== About this exercise ==
Please state how many lines of the listing contain the word "status", giving the number by itself.

^^^^^^^^^^^^^^^^

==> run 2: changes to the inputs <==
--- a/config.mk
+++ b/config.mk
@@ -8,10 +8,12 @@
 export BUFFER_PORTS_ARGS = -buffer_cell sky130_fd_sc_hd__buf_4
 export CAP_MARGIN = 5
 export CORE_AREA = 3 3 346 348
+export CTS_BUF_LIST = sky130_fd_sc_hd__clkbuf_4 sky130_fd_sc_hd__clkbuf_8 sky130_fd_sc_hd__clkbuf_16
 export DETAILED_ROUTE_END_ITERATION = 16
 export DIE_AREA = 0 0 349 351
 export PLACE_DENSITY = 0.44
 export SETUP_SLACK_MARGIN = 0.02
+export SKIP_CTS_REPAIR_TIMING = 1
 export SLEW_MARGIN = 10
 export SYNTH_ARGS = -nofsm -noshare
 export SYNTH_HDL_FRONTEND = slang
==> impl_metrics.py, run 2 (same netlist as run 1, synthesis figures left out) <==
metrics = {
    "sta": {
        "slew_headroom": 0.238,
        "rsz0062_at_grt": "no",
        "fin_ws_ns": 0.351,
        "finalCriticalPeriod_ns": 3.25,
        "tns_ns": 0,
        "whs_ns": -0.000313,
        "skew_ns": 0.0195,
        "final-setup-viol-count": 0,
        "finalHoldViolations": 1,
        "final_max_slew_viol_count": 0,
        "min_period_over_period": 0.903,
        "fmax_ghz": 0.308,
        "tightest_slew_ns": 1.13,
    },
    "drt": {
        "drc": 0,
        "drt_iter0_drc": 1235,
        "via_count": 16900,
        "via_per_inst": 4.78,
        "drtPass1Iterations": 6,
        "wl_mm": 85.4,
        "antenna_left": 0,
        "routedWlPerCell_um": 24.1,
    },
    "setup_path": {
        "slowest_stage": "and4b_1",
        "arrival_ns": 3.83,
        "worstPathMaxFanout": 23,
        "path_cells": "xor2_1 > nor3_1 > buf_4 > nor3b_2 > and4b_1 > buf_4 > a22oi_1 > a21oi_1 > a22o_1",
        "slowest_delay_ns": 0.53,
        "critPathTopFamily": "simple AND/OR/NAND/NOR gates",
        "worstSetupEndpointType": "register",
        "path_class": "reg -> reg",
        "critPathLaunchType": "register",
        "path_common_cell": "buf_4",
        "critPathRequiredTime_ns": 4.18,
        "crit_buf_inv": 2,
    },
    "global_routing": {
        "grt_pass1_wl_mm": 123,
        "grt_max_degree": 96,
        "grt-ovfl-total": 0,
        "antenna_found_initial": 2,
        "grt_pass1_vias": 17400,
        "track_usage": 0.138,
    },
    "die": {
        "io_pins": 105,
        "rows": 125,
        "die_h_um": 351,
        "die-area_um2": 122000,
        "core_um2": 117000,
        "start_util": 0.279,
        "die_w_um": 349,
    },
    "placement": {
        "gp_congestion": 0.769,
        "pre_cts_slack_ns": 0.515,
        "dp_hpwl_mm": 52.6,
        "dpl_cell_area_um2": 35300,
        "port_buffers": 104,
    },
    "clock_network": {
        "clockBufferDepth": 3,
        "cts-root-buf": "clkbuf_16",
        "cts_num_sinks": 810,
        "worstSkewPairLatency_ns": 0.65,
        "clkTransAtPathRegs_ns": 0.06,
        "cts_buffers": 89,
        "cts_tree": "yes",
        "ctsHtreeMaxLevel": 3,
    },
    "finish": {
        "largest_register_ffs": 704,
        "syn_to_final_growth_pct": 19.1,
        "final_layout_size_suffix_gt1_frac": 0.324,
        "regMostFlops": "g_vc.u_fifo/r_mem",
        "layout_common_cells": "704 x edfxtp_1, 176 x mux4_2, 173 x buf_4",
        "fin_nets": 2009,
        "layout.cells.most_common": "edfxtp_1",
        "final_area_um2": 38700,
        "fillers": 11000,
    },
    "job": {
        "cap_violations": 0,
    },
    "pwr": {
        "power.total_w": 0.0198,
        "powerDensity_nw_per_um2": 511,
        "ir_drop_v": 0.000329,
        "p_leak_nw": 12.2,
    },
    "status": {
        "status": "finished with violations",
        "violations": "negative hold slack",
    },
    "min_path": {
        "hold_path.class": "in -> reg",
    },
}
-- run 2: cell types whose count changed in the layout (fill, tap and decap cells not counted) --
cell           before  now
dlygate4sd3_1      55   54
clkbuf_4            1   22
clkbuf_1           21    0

^^^^^^^^^^^^^^^^

== Answer for this exercise ==
2